$ cat src/sv/quadratic_bezier_path_flattener_assert.svh
`ifndef QUADRATIC_BEZIER_PATH_FLATTENER_ASSERT_SVH
`define QUADRATIC_BEZIER_PATH_FLATTENER_ASSERT_SVH

// same-cycle implication
`define QBPF_ASSERT(label, clk, rstn, ante, cons, msg) \
    label: assert property (@(posedge clk) disable iff (!rstn) (ante) |-> (cons)) \
        else $error(msg);

// next-cycle implication
`define QBPF_ASSERT_NEXT(label, clk, rstn, ante, cons, msg) \
    label: assert property (@(posedge clk) disable iff (!rstn) (ante) |=> (cons)) \
        else $error(msg);

`endif

$ cat src/sv/qbpf_pkg.sv
package qbpf_pkg;

    localparam int QUAL_W = 8;
    localparam logic [QUAL_W-1:0] QUALITY_RESET = 8'd12;

    typedef enum logic [1:0] {
        OP_MOVE  = 2'd0,
        OP_LINE  = 2'd1,
        OP_CURVE = 2'd2,
        OP_NONE  = 2'd3
    } op_t;

    typedef struct packed {
        logic load_in;
        logic np_start;
        logic np_load;
        logic d_start;
        logic d_load;
        logic step;
        logic take;
        logic push_pend;
        logic push_last;
        logic src_end;
    } cmd_t;

    typedef struct packed {
        op_t  op;
        logic coll;
        logic veq;
        logic out_free;
        logic div_done;
        logic cnt_last;
        logic np_one;
    } stat_t;

endpackage

$ cat src/sv/qbpf_ctrl.sv
module qbpf_ctrl (
    input  logic             aclk,
    input  logic             aresetn,
    input  logic             in_valid,
    output logic             in_ready,
    output qbpf_pkg::cmd_t   cmd,
    input  qbpf_pkg::stat_t  stat
);

    typedef enum logic [3:0] {
        S_IDLE, S_PREP, S_DECIDE, S_NPDIV, S_NPSET, S_MULB, S_DSTART,
        S_DDIV, S_DSET, S_STEP, S_VCUR, S_VEND, S_FLUSH
    } state_t;

    state_t state_reg, state_next;
    logic   pend_reg, pend_next;

    assign in_ready = (state_reg == S_IDLE);

    always_comb begin
        cmd        = '0;
        state_next = state_reg;
        pend_next  = pend_reg;
        unique case (state_reg)
            S_IDLE: begin
                if (in_valid) begin
                    cmd.load_in = 1'b1;
                    state_next  = S_PREP;
                end
            end
            S_PREP: state_next = S_DECIDE;
            S_DECIDE: begin
                unique case (stat.op)
                    qbpf_pkg::OP_MOVE: begin
                        cmd.src_end = 1'b1;
                        cmd.take    = 1'b1;
                        pend_next   = 1'b1;
                        state_next  = S_FLUSH;
                    end
                    qbpf_pkg::OP_LINE: state_next = S_VEND;
                    qbpf_pkg::OP_CURVE: begin
                        if (stat.coll) begin
                            state_next = S_VEND;
                        end else begin
                            cmd.np_start = 1'b1;
                            state_next   = S_NPDIV;
                        end
                    end
                    qbpf_pkg::OP_NONE: state_next = S_IDLE;
                    default: state_next = S_IDLE;
                endcase
            end
            S_NPDIV: begin
                if (stat.div_done) begin
                    state_next = S_NPSET;
                end
            end
            S_NPSET: begin
                cmd.np_load = 1'b1;
                state_next  = S_MULB;
            end
            S_MULB: state_next = S_DSTART;
            S_DSTART: begin
                cmd.d_start = 1'b1;
                state_next  = S_DDIV;
            end
            S_DDIV: begin
                if (stat.div_done) begin
                    state_next = S_DSET;
                end
            end
            S_DSET: begin
                cmd.d_load = 1'b1;
                state_next = stat.np_one ? S_VEND : S_STEP;
            end
            S_STEP: begin
                cmd.step   = 1'b1;
                state_next = S_VCUR;
            end
            S_VCUR, S_VEND: begin
                cmd.src_end = (state_reg == S_VEND);
                if (stat.veq || !pend_reg || stat.out_free) begin
                    if (!stat.veq) begin
                        cmd.take      = 1'b1;
                        cmd.push_pend = pend_reg;
                        pend_next     = 1'b1;
                    end
                    if (state_reg == S_VEND) begin
                        state_next = S_FLUSH;
                    end else begin
                        state_next = stat.cnt_last ? S_VEND : S_STEP;
                    end
                end
            end
            S_FLUSH: begin
                if (!pend_reg) begin
                    state_next = S_IDLE;
                end else if (stat.out_free) begin
                    cmd.push_last = 1'b1;
                    pend_next     = 1'b0;
                    state_next    = S_IDLE;
                end
            end
            default: state_next = S_IDLE;
        endcase
    end

    always_ff @(posedge aclk) begin
        if (!aresetn) begin
            state_reg <= S_IDLE;
            pend_reg  <= 1'b0;
        end else begin
            state_reg <= state_next;
            pend_reg  <= pend_next;
        end
    end

endmodule

$ cat config.mk
export PLATFORM = sky130hd
export DESIGN_NAME = qbpf_ctrl
export DESIGN_NICKNAME = d
export VERILOG_FILES = /design/src/sv/quadratic_bezier_path_flattener_assert.svh /design/src/sv/qbpf_pkg.sv /design/src/sv/qbpf_ctrl.sv
export SDC_FILE = /design/constraint.sdc
export NUM_CORES = 1
export LEC_CHECK = 0
export ABC_AREA = 1
export BUFFER_PORTS_ARGS = -buffer_cell sky130_fd_sc_hd__buf_4
export CELL_PAD_IN_SITES_DETAIL_PLACEMENT = 0
export CELL_PAD_IN_SITES_GLOBAL_PLACEMENT = 1
export CORE_ASPECT_RATIO = 1.25
export CORE_UTILIZATION = 28
export DETAILED_ROUTE_END_ITERATION = 6
export PLACE_DENSITY = 0.84
export SLEW_MARGIN = 15
export SYNTH_ARGS = -nofsm -noshare
export SYNTH_HDL_FRONTEND = slang
export SYNTH_SLANG_ARGS = --single-unit
export TNS_END_PERCENT = 20
$ cat constraint.sdc
create_clock -name aclk -period 1.2 [get_ports aclk]
set_input_delay 0.36 -clock aclk [delete_from_list [all_inputs] [get_ports aclk]]
set_output_delay 0.36 -clock aclk [all_outputs]
set_load 0.05 [all_outputs]
* After elaboration in Yosys (flattened, before gate mapping)
Cells that the tools add are included.
** Word-level totals
- Flip-flop bits (word level) :: 5
- Latch bits :: 0
- RAM bits :: 0
- Memory bits (read-only) :: 0
- Input port bits :: 11
- Logic and storage cells :: 69
- Memories :: 0
** Cells by class
- Add/sub/neg operators :: 0
- $mul :: 0
- Div/mod/pow operators :: 0
- Magnitude comparators :: 0
- Equal/unequal tests :: 22
- Shifts and indexed selects :: 0
- Multiplexer cells :: 36
- Bitwise logic cells :: 0
- Reductions and logical operators :: 9
** Operators by type and width (count)
- $pmux W4 S12 :: 1
- $mux W4 :: 7
- $eq A4 B4 Y1 const B :: 5
- $mux W1 :: 19
- $eq A4 B3 Y1 const B :: 4
- $pmux W4 S4 :: 1
- $ne A2 B2 Y1 const B :: 5
- $eq A4 B2 Y1 const B :: 2
- $mux W2 :: 4
- $reduce_and A5 Y1 :: 1
- $eq A2 B2 Y1 const B :: 2
- $eq A4 B1 Y1 const B :: 1
- $logic_not A4 Y1 :: 1
- $pmux W1 S2 :: 2
- $reduce_and A4 Y1 :: 1
- $mux W3 :: 1
- $ne A3 B3 Y1 const B :: 1
- $pmux W1 S3 :: 1
- $reduce_bool A3 Y1 :: 1
- $eq A2 B1 Y1 const B :: 1
- $logic_not A2 Y1 :: 1
- $logic_or A1 B1 Y1 :: 2
- $ne A2 B1 Y1 const B :: 1
- $reduce_or A2 Y1 :: 1
- $logic_not A1 Y1 :: 1

* Longest topological paths before layout
Gate-level depths: netlist (run 1).
- Word-level depth :: 5
- Gate-level depth with buffers :: 9

* Least setup slack after synthesis (run 1)
Ideal clock, no wire load.
- Path type :: reg-to-output
- Start point :: register state_reg[1]
- End point :: output port cmd[3] in the netlist's numbering
- Data arrival time :: 1817 ps
- Path slack :: -977 ps
- Cell stages (with the launch flop) :: 3
- Buffers on the path :: 0
- Path through :: dfxtp_1 -> nand3_2 -> o31ai_1
** RTL lines
- start, declared :: line qbpf_ctrl.sv:15 : state_t state_reg, state_next;
- start signal, assigned :: line qbpf_ctrl.sv:113 : state_reg <= state_next;
- end, declared :: line qbpf_ctrl.sv:6 : output qbpf_pkg::cmd_t cmd,

==> metrics, run 1 <==
hold path depth=3; Routed WL=2060 µm; GRT Overall Usage=19.4%; Setup-failing EPs final=16; CTS Buf Count=3; Hold Slack=418 ps; post-synth top area share=16.9%; Hold Vio Cnt, Final=0; die span in x=43.1 µm; core area=1980 µm²; Post-Syn Area per Cell=5.98 µm²; post-route ant nets=0; fraction of layout cells with a size suffix above 1=65.2%; DR vias/cell=4.87; worst reg-to-reg path cell count=9; commonest non-fill, non-tap cell in the layout=buf_4; vias=852; crit path capture type=output port; Cell variety after synth=20; DR iter-0 viols=20; failing checks=setup timing; yosys warns=0; CTS Buffer Depth=2; TritonCTS Sinks=5; worst rel slew slack=83.0%; PnR worst setup slack=-410 ps; CTS H-tree lvls=1; CP startpoint kind=register; clock slew at reported path FFs=50 ps; initial antenna violation count=0; Peak Freq=0.621 GHz; wire per inst=11.8 µm; ant diodes=0; setup TNS=-4790 ps; Cell Area, Placed=1090 µm²; Critical Path AT=1250 ps; Nets=170; root buffer cell=clkbuf_4; Tmin final=1610 ps; Skew-Pair Late Insertion Delay=240 ps; CTS tree=built; ranking of synthesized cells by area=dfxtp_1 (17%), nand2_1 (13%), nand3_1 (8.5%); worst clock skew=3.51 ps; Crit Path Category=register to output port; vias in the first global route=868; synthesized flop and latch total=5; Req. time, crit path=840 ps; Mapped Cells=99; Die Area=2300 µm²; fin area=1250 µm²; Synth area leader=dfxtp_1; drt drc=0; maxcap violations=0; max FFs per register=4; first-pass GRT wire length=3370 µm; peak fanout along the critical path=6; Synth-to-Final Area Change=112%; quantity of I/O buffers inserted on ports=21; largest net degree at the start of global routing=7; Slew @ Worst Pin=254 ps; Slew Viols, Final=0; DIE HEIGHT=53.4 µm; Cell Rows=18; Synth Cell Area=592 µm²; iteration count of the initial detailed-routing pass=4; Final period util=134%; sequential cell area fraction in the yosys report=16.9%; pwr dens=1710 nW/µm²; Initial Util=29.9%; peak supply drop=1080 µV; Setup WS pre-CTS=-329 ps; commonest non-fill, non-tap cells in the layout=buf_4 (37), nand2_1 (18), buf_6 (14); hold buffers post-CTS=0; Power, Total=2.14 mW; DP HPWL=1550 µm; syn_nets=113; HP Class=input pin to register; routability-driven placement congestion ratio=0.771; Ports=22; status=finished with violations; overflow left after global routing=0; Lkg Pwr=0.620 nW; RSZ-0062 raised after global routing=yes
critical path, stage by stage (launching register included):
cell     delay, ps
dfxtp_4        410
nand2_2        100
nor2_4         170
nand2_4         90
o31ai_4         60
buf_6          180
worst paths after layout:
kind                                   from  slack, ps                         to
setup / recovery  state_reg[1]$_SDFFE_PN0P_       -410                     cmd[3]
hold / removal                      aresetn        420      pend_reg$_SDFFE_PN0P_
setup reg to reg  state_reg[1]$_SDFFE_PN0P_       -200  state_reg[3]$_SDFFE_PN0P_
hold reg to reg       pend_reg$_SDFFE_PN0P_        620      pend_reg$_SDFFE_PN0P_
cell families (layout without fill, tap and decap cells):
| logic type | count (synthesis) | count (layout) | share of synthesized area (%) |
|---|---|---|---|
| AO/OA/AOI/OAI | 14 | 14 | 12.5 |
| adder cells (fa/ha/maj) | 3 | 3 | 6.34 |
| buffers and inverters | 19 | 75 | 12.5 |
| flip-flops | 5 | 5 | 16.9 |
| AND/OR/NAND/NOR | 58 | 58 | 51.8 |
through the flow:
| stage | std cells | util (%) |
|---|---|---|
| 3_3_place_gp | 167 | 55.0 |
| 3_5_place_dp | 167 | 55.0 |
| 6_report | 175 | 63.3 |
| 2_1_floorplan | 99 | - |
| 5_1_grt | 175 | 63.3 |
| 4_1_cts | 174 | 62.3 |
power by group:
part | total [mW] | internal [mW] | switching [mW]
clock | 0.194 | 0.126 | 0.0686
combinational | 1.65 | 0.740 | 0.912
sequential | 0.296 | 0.224 | 0.0721
total | 2.14 | 1.09 | 1.05
layout make-up:
cell class / instances / area (µm²)
clock buffer: 4 / 26.3
tap: 20 / 25.0
multi-input combinational: 75 / 559
fill: 193 / 728
inverter: 19 / 80.1
sequential: 5 / 113
timing repair buffer: 52 / 450
cells in the mapped netlist:
cell type and number:
nand3_2 2, o31ai_1 1, nor2_4 1, dfxtp_1 5
nand3_1 10, o22ai_1 1, nor2_1 9, clkinv_2 2
nand2_4 2, ha_1 3, nand2_1 21, o21ai_0 3
a21oi_1 8, nor3_1 4, inv_2 7, inv_1 10
nor2_2 4, o21ai_1 1, nand3b_4 1, nand2_2 4
layer usage:
layer | GRT usage, % | routed length (µm)
met1 | 19.1 | 695
met2 | 40.5 | 1270
met3 | 1.37 | 78
met4 | 7.07 | 16
met5 | 0 | 0
repair_timing:
action | 4_1_cts | 5_1_grt
setup endpoints to repair | 16 | 16
buffers inserted | 3 | 1
pin swaps | 8 | 1
gates resized for setup | 29 | 4
Power figures use the tool's default switching activity.
==> inputs of run 2 (changes only) <==
--- a/config.mk
+++ b/config.mk
@@ -5,12 +5,11 @@
 export SDC_FILE = /design/constraint.sdc
 export NUM_CORES = 1
 export LEC_CHECK = 0
-export ABC_AREA = 1
 export BUFFER_PORTS_ARGS = -buffer_cell sky130_fd_sc_hd__buf_4
 export CELL_PAD_IN_SITES_DETAIL_PLACEMENT = 0
 export CELL_PAD_IN_SITES_GLOBAL_PLACEMENT = 1
 export CORE_ASPECT_RATIO = 1.25
-export CORE_UTILIZATION = 28
+export CORE_UTILIZATION = 29
 export DETAILED_ROUTE_END_ITERATION = 6
 export PLACE_DENSITY = 0.84
 export SLEW_MARGIN = 15
==> metrics, run 2 <==
Synth-to-Final Area Change=110%; peak fanout along the critical path=4 (-2); Post-synth ARST share=0% (unchanged); crit path capture type=output port; drt drc=0 (unchanged); Mapped Cells=75 (-24%); Cell Rows=17 (-1); Synth Cell Area=554 µm² (-6.3%); Slew Viols, Final=0 (unchanged); core area=1790 µm² (-9.8%); synthesized flop and latch total=5 (unchanged); Final period util=140% (+5.6 points); Tmin final=1680 ps (+66.9 ps); CTS Buffer Depth=2 (unchanged); yosys warns=0 (unchanged); Setup-failing EPs final=16 (unchanged); worst clock skew=0.0977 ps (-3.41 ps); Nets=141 (-17%); Ports=22 (unchanged); quantity of I/O buffers inserted on ports=21 (unchanged); status=finished with violations; syn_nets=89 (-21%); root buffer cell=clkbuf_4; ant diodes=0 (unchanged); CTS Buf Count=3 (unchanged); commonest non-fill, non-tap cell in the layout=buf_4; DP HPWL=1300 µm (-16%); sequential cell area fraction in the yosys report=18.1% (+1.1 points); Lkg Pwr=0.539 nW (-13%); CP startpoint kind=register; clock slew at reported path FFs=50 ps (about the same); Synth area leader=dfxtp_1; vias in the first global route=700 (-19%); Crit Path Category=register to output port; placed insts=138 (-17%); maxcap violations=0 (unchanged); Post-synth EDFFs=0 (unchanged); routability-driven placement congestion ratio=0.824 (+6.8%); overflow left after global routing=0 (unchanged); Post-Syn Area per Cell=7.39 µm² (+24%); hold buffers post-CTS=0 (unchanged); HP Class=input pin to register; Cell variety after synth=32 (+60%); first-pass GRT wire length=2970 µm (-12%); Initial Util=31.0% (+1.2 points); pwr dens=1880 nW/µm² (+9.9%); Skew-Pair Late Insertion Delay=260 ps (+20 ps); Fill cells=142 (-26%); worst rel slew slack=80.6% (-2.4 points); Synth top cells by count=nand2_1 (6), nor3b_1 (6); post-synth top area share=18.1% (+1.1 points); failing checks=setup timing; post-route ant nets=0 (unchanged); RSZ-0062 raised after global routing=yes; setup TNS=-5920 ps (-1140 ps); iteration count of the initial detailed-routing pass=4 (unchanged); DR vias/cell=5.06 (+4.0%); DR iter-0 viols=13 (-35%); TritonCTS Sinks=5 (unchanged); Req. time, crit path=840 ps (about the same); Peak Freq=0.596 GHz (-4.0%); GRT Overall Usage=20.8% (+1.5 points); Routed WL=1880 µm (-8.9%); wire per inst=13.0 µm (+9.9%); PnR worst setup slack=-477 ps (-66.9 ps); Die Area=2090 µm² (-9.2%); die span in x=41.1 µm (-4.7%); CTS tree=built; max FFs per register=4 (unchanged); Hold Vio Cnt, Final=0 (unchanged); CTS H-tree lvls=1 (unchanged); commonest non-fill, non-tap cells in the layout=buf_4 (35), buf_6 (15), nand2_1 (6); Cell Count, Final, Fillers Out=145 (-17%); largest net degree at the start of global routing=9 (+2); ranking of synthesized cells by area=dfxtp_1 (18%), nor3b_1 (8.1%), ha_1 (6.8%); Critical Path AT=1320 ps (+70 ps); initial antenna violation count=0 (unchanged); DIE HEIGHT=50.9 µm (-4.7%); fraction of layout cells with a size suffix above 1=62.7% (-2.5 points); Slew @ Worst Pin=287 ps (+33.2 ps); Synth Flop Type=dfxtp_1; vias=734 (-14%); peak supply drop=1290 µV (+20%)
[run 2: changes by cell type in the layout (fill, tap and decap cells not counted), sizes merged, moves of 2 or more]
| cell | before | now |
|---|---|---|
| o21a | 0 | 2 |
| clkinv | 2 | 0 |
| nor2 | 14 | 6 |
| a21oi | 8 | 6 |
| and3b | 0 | 3 |
| nand2b | 0 | 5 |
| a211oi | 0 | 2 |
| nand2 | 27 | 6 |
| inv | 17 | 4 |
| mux2i | 0 | 3 |
| o21ai | 4 | 2 |
| nand3 | 12 | 1 |
| nor3b | 0 | 6 |
[run 2: worst max-delay path, stage by stage, from the launching register on]
cell and delay (ps):
dfxtp_2 340, buf_6 130, nor4_4 270, and2_4 180, buf_8 130
[run 2: worst paths after layout]
kind / start / to / slack, ps / cells after the start
worst max-delay path: state_reg[0]$_SDFFE_PN0P_ / cmd[9] / -480 / 4
worst min register to register: state_reg[0]$_SDFFE_PN0P_ / state_reg[0]$_SDFFE_PN0P_ / 620 / 3
worst min-delay path: aresetn / pend_reg$_SDFFE_PN0P_ / 370 / 2
worst max register to register: state_reg[1]$_SDFFE_PN0P_ / state_reg[1]$_SDFFE_PN0P_ / -300 / 5
[run 2: final cells by class]
class | instances | area (µm²) | share of cell area (%)
multi-input combinational | 60 | 512 | 44.0
timing repair buffer | 53 | 477 | 41.0
sequential | 5 | 110 | 9.46
clock buffer | 4 | 26.3 | 2.26
tap | 19 | 23.8 | 2.04
inverter | 4 | 15.0 | 1.29
[run 2: power by group]
| part | total [mW] | internal [mW] | leakage [nW] | switching (mW) |
|---|---|---|---|---|
| Clock | 0.214 | 0.127 | 0.0150 | 0.0872 |
| Combinational | 1.67 | 0.863 | 0.481 | 0.809 |
| Sequential | 0.299 | 0.230 | 0.0430 | 0.0697 |
[run 2: timing repair]
item / in CTS / in global routing
gates resized for setup: 32 / 11
pin swaps: 7 / 5
buffers inserted: 2 / 1
endpoints found under the setup margin: 16 / 16
[run 2: through the flow]
stage	power, mW	setup WS, ps	area, µm²	utilization (%)	hold WS [ps]
floorplan	1.11	-783	602	-	478
global placement	1.62	-450	960	53.7	614
detailed placement	1.64	-496	960	53.7	617
CTS	2.10	-481	1120	62.5	371
global route	2.32	-548	1160	65.1	372
finish	2.18	-477	1160	65.1	373
[run 2: cell families (layout without fill, tap and decap cells)]
kind of cell | Yosys count | in the layout | synth area share, %
AND/OR/NAND/NOR | 37 | 37 | 40.4
AO/OA/AOI/OAI | 17 | 17 | 21.0
buffers and inverters | 10 | 61 | 8.35
flip-flops | 5 | 5 | 18.1
adder cells (fa/ha/maj) | 3 | 3 | 6.77
multiplexers | 3 | 3 | 5.42
[run 2: routing by layer]
metal	vias up	global-route usage, %	share of wire (%)
li1	374	-	-
met1	345	25.3	42
met2	11	32.8	53
met3	4	6.52	3.4
met4	0	8.06	1.4
met5	-	0	0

------------

### To do:
Starting at the first line of the records, print each line exactly, stopping after the line that contains "package qbpf_pkg;".

### Result:
$ cat src/sv/quadratic_bezier_path_flattener_assert.svh
`ifndef QUADRATIC_BEZIER_PATH_FLATTENER_ASSERT_SVH
`define QUADRATIC_BEZIER_PATH_FLATTENER_ASSERT_SVH

// same-cycle implication
`define QBPF_ASSERT(label, clk, rstn, ante, cons, msg) \
    label: assert property (@(posedge clk) disable iff (!rstn) (ante) |-> (cons)) \
        else $error(msg);

// next-cycle implication
`define QBPF_ASSERT_NEXT(label, clk, rstn, ante, cons, msg) \
    label: assert property (@(posedge clk) disable iff (!rstn) (ante) |=> (cons)) \
        else $error(msg);

`endif

$ cat src/sv/qbpf_pkg.sv
package qbpf_pkg;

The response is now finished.